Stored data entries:
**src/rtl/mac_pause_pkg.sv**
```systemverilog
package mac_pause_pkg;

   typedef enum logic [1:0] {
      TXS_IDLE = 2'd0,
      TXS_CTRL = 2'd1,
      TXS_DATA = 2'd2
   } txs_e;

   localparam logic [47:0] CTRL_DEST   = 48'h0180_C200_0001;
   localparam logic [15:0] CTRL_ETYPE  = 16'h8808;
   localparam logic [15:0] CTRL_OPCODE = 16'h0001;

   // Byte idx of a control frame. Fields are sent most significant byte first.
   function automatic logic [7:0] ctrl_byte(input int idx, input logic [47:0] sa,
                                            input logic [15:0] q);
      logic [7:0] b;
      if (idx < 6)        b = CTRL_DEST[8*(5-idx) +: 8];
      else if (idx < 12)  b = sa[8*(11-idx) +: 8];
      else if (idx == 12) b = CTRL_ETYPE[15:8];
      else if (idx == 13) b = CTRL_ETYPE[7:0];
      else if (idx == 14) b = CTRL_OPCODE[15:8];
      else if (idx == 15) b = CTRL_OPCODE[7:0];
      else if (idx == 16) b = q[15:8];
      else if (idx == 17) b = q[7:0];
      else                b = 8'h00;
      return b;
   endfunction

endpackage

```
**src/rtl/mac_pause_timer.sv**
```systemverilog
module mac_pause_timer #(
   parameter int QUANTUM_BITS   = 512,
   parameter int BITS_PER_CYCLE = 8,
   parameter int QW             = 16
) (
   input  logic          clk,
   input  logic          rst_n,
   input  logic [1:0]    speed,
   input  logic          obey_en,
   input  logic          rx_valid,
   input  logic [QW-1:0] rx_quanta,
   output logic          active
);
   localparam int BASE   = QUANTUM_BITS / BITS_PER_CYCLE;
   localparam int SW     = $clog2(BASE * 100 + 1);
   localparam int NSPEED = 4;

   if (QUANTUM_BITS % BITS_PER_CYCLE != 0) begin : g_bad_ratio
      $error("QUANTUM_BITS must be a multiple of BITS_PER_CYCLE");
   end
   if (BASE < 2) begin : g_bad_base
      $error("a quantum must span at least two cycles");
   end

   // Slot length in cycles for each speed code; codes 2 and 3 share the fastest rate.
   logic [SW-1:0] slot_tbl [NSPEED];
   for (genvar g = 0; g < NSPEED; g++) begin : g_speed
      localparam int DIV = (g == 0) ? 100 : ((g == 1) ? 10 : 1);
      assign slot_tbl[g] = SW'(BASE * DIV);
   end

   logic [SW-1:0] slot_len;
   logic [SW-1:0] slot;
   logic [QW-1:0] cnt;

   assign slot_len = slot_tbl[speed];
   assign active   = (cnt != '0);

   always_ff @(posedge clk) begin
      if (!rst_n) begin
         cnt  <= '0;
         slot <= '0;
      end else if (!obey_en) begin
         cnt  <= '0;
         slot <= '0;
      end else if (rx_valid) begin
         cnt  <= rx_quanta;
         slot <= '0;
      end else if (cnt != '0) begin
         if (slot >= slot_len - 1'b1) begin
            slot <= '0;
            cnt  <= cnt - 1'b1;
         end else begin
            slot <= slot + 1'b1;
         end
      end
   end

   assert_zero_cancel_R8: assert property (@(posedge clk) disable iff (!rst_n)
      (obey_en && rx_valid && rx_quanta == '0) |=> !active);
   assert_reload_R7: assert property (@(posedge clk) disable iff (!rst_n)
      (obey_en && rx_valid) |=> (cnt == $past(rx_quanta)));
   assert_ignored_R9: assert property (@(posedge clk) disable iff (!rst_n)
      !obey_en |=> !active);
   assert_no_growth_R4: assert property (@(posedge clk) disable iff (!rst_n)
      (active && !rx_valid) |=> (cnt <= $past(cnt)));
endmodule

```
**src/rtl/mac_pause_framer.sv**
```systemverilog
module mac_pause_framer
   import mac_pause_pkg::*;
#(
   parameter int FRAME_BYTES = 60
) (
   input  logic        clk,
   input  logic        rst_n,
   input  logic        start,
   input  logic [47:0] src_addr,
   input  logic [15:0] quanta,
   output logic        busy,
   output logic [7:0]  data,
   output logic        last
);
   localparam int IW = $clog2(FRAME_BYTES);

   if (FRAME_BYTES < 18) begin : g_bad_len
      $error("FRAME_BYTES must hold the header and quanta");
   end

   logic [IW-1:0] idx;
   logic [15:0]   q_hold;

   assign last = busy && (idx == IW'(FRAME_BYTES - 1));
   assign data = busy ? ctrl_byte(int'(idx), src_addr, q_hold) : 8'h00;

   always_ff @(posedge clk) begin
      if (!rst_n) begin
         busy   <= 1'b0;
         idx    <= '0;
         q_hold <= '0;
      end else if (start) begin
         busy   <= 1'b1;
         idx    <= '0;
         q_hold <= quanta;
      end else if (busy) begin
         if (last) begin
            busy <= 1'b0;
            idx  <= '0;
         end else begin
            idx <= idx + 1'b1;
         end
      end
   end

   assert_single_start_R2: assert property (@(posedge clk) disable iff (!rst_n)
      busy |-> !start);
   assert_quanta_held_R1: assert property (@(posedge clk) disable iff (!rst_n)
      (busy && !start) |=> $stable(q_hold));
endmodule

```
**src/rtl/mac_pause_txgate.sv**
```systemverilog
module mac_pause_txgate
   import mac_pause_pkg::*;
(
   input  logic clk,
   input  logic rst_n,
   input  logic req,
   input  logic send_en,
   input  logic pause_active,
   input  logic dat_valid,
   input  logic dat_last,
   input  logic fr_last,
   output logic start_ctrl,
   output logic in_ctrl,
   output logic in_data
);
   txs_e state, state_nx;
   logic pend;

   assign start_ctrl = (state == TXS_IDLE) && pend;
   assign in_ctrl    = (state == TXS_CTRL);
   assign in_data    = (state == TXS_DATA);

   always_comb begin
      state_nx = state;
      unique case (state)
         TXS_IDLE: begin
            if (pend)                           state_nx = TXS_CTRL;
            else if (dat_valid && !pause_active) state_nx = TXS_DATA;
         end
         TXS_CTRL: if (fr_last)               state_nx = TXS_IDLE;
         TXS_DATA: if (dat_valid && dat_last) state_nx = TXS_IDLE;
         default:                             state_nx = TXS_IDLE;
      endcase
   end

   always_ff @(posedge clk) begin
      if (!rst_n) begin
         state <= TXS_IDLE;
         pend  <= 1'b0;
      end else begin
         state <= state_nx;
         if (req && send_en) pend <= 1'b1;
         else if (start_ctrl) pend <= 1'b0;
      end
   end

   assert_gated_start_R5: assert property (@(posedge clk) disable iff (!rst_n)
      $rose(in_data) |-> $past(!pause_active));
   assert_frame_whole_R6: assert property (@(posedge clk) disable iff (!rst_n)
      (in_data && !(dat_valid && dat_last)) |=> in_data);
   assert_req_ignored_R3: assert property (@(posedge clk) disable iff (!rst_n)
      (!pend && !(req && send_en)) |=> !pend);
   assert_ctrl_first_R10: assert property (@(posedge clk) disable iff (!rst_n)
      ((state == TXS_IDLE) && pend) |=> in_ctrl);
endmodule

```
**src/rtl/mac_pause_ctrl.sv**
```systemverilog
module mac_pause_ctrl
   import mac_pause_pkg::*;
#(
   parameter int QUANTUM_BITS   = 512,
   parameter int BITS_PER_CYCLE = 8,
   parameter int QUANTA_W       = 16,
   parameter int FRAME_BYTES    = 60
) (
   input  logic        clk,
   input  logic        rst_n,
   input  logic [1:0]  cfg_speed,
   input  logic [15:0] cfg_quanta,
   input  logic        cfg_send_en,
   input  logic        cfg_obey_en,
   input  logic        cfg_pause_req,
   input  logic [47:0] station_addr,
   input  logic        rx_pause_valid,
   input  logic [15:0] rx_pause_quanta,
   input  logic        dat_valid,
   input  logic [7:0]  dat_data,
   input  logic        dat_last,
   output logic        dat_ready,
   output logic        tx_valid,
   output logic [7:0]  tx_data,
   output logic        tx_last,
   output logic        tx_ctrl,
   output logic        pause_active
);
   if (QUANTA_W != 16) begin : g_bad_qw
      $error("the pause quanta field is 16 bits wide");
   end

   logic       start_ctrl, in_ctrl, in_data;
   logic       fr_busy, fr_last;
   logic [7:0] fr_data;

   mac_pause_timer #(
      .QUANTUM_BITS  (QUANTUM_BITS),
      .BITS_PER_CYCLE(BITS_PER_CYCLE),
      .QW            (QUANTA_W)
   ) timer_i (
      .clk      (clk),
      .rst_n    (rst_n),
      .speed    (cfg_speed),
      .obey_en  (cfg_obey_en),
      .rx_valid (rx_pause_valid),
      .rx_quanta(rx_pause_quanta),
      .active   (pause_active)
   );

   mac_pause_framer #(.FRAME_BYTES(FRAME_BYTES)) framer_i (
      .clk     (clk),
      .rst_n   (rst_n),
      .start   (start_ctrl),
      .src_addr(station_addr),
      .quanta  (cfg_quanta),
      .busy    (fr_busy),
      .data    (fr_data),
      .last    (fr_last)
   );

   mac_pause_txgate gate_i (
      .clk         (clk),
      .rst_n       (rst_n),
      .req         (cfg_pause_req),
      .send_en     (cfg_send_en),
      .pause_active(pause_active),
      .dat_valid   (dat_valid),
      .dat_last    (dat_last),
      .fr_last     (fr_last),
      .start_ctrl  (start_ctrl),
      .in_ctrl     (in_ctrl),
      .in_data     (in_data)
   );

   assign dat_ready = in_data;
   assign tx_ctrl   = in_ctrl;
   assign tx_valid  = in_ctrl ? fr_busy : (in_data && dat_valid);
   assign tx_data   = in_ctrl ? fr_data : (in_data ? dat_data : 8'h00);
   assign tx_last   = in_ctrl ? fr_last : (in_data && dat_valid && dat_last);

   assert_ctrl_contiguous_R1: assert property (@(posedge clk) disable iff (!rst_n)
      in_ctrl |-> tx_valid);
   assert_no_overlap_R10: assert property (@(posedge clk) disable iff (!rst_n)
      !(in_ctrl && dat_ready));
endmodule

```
--
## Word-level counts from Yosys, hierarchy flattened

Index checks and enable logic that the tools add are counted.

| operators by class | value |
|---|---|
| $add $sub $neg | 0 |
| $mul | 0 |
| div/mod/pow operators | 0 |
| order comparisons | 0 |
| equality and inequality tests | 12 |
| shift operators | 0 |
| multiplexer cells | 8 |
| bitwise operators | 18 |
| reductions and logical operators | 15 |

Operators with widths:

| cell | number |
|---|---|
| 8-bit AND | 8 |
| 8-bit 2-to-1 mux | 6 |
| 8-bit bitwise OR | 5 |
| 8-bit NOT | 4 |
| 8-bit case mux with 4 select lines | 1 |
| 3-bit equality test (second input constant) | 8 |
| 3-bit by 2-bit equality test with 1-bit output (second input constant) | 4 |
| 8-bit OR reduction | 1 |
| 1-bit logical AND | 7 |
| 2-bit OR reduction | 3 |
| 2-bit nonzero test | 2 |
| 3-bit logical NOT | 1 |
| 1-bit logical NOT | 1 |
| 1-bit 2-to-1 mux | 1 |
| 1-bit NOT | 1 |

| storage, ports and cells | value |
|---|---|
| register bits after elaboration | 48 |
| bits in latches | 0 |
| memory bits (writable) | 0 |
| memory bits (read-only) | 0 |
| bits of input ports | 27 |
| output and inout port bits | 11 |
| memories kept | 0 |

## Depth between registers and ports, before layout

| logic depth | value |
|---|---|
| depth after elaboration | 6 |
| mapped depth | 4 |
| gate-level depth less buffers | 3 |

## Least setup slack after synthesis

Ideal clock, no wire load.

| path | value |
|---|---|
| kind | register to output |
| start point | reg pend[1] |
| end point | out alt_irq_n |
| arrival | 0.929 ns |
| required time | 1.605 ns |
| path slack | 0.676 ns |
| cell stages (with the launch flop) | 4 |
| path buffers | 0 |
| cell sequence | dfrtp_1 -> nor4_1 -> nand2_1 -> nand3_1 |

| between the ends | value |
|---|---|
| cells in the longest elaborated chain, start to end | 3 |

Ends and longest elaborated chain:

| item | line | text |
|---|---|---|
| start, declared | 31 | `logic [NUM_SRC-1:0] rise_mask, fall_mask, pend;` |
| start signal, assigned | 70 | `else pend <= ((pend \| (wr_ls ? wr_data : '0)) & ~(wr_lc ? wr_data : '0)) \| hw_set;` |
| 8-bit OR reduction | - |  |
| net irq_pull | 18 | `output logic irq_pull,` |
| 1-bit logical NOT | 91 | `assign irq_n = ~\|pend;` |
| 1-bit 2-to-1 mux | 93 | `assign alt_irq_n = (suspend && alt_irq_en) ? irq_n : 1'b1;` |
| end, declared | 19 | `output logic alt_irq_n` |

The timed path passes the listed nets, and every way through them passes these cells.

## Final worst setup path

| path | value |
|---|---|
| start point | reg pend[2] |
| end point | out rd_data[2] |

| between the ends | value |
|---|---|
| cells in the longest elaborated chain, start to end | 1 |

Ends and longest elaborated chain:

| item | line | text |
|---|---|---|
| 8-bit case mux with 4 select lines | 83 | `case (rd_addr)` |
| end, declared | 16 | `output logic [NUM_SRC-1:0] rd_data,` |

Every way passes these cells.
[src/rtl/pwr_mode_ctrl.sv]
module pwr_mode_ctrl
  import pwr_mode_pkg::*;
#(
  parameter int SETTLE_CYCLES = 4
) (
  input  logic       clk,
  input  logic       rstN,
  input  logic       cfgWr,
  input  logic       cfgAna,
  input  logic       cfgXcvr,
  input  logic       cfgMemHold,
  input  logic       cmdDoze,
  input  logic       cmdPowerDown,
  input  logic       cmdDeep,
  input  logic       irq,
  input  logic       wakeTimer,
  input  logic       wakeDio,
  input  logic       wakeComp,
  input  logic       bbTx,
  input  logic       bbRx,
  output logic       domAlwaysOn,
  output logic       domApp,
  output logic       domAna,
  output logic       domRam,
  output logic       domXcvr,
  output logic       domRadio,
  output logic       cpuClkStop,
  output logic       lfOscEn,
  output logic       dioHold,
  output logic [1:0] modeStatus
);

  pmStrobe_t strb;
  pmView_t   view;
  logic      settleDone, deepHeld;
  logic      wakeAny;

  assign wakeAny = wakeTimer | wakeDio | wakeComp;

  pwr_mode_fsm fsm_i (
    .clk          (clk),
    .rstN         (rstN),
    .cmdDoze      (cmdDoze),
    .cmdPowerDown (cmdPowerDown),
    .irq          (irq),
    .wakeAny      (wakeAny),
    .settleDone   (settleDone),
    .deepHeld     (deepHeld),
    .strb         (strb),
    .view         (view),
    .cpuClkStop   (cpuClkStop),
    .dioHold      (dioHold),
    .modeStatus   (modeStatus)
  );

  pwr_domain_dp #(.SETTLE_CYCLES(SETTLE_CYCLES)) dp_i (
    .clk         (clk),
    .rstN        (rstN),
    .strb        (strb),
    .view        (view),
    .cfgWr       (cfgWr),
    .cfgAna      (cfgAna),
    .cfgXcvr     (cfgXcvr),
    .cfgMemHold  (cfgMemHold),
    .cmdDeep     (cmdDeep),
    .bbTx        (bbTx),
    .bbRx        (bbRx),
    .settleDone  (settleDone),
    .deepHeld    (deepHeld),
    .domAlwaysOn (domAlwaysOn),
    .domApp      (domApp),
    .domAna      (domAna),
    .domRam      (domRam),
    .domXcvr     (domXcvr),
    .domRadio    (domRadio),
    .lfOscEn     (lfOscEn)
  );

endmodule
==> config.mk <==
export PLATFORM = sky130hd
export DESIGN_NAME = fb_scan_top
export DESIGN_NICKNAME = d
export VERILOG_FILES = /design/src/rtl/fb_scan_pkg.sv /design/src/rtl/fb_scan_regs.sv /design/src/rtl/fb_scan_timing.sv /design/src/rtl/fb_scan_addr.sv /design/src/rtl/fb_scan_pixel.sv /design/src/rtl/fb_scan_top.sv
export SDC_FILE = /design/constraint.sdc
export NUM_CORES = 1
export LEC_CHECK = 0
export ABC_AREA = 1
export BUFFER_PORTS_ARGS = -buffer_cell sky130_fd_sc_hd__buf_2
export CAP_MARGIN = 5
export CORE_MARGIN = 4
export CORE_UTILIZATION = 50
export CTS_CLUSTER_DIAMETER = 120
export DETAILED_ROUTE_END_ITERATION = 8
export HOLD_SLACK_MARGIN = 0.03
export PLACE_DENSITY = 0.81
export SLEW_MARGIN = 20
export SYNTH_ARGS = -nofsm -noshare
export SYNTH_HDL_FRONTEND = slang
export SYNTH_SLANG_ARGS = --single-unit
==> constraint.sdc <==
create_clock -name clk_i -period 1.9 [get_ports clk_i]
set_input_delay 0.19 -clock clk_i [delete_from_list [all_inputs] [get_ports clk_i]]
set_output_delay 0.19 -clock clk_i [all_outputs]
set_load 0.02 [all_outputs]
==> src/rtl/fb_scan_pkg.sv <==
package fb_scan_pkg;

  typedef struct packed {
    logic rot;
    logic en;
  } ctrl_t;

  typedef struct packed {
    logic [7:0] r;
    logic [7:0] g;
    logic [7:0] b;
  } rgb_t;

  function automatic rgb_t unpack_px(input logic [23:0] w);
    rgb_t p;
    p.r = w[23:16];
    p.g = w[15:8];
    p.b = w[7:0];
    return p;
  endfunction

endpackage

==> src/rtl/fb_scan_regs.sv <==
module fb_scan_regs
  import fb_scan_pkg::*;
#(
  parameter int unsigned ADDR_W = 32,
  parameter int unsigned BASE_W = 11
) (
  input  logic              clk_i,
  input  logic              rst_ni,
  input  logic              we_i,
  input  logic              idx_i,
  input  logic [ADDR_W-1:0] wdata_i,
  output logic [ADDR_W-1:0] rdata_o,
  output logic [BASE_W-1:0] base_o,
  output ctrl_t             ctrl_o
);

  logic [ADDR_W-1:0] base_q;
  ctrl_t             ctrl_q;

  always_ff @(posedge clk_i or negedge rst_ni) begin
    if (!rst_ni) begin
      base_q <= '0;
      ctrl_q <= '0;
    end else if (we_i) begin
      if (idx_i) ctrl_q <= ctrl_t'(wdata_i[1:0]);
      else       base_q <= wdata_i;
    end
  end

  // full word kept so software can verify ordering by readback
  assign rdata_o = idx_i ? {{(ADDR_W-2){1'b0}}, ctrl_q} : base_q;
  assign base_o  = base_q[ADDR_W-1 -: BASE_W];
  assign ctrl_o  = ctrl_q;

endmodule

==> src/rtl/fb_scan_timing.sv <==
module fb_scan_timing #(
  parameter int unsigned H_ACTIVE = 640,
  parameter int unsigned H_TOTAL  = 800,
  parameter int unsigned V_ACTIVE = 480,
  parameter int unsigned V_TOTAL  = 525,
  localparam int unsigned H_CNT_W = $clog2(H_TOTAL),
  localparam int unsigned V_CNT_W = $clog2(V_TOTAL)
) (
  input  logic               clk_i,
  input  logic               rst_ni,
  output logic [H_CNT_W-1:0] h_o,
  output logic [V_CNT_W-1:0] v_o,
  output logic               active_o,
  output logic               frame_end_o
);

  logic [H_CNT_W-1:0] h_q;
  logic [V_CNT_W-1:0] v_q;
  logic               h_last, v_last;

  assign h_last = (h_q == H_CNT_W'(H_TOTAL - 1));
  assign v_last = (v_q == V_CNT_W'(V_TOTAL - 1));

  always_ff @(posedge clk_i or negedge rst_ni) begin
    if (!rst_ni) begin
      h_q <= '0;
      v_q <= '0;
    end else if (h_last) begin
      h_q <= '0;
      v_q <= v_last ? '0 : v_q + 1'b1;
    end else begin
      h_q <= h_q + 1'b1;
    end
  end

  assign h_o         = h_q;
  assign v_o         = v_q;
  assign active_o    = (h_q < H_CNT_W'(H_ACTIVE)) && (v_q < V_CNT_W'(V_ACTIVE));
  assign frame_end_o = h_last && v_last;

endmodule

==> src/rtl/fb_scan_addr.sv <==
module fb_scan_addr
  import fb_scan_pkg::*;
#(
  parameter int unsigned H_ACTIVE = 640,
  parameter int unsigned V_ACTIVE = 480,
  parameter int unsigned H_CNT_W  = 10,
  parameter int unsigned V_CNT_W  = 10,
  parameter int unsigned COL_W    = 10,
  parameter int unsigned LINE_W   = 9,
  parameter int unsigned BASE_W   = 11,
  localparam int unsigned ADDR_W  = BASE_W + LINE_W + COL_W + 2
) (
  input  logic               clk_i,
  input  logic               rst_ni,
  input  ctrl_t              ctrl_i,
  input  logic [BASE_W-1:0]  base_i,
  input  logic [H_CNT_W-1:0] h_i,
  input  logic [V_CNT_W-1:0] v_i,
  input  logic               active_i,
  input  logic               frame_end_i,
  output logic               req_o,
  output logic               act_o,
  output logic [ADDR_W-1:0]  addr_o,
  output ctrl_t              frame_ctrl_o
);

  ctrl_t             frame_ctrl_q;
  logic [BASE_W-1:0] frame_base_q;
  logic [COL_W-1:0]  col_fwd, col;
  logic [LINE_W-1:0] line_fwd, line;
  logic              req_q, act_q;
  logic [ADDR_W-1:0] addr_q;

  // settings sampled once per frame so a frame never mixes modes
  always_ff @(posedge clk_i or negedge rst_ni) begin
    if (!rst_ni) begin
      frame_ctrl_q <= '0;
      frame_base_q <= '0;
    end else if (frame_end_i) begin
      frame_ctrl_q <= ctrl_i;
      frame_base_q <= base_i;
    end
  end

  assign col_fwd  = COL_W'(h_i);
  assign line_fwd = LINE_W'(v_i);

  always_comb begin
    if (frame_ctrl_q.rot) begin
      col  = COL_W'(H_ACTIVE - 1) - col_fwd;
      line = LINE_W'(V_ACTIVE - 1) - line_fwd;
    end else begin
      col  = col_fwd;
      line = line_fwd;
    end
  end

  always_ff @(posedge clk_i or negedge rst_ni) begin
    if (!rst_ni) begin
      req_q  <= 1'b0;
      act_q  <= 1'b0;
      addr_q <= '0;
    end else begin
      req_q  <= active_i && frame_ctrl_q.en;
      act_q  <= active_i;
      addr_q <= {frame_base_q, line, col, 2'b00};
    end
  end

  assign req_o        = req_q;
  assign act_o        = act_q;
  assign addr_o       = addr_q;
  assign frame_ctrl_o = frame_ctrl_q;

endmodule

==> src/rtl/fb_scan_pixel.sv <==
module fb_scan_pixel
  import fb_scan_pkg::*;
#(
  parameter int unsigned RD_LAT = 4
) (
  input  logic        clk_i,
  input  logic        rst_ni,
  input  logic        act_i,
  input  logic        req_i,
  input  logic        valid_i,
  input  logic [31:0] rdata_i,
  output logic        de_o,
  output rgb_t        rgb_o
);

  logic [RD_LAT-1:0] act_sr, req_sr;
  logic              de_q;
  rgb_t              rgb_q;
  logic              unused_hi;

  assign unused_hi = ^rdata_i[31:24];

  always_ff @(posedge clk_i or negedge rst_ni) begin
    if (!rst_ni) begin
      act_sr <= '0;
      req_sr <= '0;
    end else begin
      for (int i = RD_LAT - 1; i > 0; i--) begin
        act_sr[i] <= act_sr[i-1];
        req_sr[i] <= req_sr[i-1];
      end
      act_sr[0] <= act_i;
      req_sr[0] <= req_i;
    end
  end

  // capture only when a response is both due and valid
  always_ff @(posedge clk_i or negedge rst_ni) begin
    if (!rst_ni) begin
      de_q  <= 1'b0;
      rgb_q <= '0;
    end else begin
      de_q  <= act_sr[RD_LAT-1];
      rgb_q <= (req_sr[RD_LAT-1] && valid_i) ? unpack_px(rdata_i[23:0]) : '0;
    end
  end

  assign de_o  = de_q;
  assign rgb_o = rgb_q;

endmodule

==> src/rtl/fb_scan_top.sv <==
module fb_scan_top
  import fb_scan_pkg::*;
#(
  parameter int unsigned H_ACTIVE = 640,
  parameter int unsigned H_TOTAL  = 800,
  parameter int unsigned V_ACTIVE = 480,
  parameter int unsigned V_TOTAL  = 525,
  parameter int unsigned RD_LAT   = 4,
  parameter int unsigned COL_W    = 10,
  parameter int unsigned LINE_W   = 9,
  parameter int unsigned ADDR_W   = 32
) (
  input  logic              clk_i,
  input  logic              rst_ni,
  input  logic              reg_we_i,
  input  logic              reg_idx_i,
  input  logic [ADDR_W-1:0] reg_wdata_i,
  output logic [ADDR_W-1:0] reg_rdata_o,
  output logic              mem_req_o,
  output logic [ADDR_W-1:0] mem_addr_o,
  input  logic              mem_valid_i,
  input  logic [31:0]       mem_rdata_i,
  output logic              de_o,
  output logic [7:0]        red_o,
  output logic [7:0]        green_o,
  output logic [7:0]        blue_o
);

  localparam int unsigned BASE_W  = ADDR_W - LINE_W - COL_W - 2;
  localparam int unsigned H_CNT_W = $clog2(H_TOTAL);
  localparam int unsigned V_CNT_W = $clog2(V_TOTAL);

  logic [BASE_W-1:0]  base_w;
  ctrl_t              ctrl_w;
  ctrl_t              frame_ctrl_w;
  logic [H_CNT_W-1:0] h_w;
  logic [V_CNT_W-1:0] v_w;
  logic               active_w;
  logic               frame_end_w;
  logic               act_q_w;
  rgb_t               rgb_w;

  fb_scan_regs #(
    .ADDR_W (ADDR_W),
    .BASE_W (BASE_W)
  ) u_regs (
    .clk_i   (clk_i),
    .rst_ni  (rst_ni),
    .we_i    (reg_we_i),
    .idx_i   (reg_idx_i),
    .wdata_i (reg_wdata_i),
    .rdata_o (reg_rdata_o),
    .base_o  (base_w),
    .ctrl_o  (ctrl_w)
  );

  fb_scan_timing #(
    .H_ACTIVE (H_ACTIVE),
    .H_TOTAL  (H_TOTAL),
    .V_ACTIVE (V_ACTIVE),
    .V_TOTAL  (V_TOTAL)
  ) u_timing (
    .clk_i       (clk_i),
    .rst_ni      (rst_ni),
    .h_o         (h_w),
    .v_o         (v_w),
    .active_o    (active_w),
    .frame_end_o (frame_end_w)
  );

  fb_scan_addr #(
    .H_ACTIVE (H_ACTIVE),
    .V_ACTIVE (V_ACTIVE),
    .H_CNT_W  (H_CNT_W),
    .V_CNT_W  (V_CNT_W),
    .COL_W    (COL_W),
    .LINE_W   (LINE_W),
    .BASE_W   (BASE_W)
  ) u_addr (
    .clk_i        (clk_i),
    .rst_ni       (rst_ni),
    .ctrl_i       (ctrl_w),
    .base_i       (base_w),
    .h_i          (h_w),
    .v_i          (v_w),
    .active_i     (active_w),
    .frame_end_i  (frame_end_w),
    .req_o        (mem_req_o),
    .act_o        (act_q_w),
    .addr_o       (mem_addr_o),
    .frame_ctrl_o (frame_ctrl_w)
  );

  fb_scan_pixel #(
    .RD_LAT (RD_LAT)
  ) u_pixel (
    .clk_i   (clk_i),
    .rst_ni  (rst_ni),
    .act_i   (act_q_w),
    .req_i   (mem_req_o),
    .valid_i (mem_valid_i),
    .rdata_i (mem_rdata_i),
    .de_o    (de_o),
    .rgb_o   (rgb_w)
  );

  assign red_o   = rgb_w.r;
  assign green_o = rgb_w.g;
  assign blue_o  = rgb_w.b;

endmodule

What you should do: Every line above that includes the word "constant" should be listed.

Written reply:
| 3-bit equality test (second input constant) | 8 |
| 3-bit by 2-bit equality test with 1-bit output (second input constant) | 4 |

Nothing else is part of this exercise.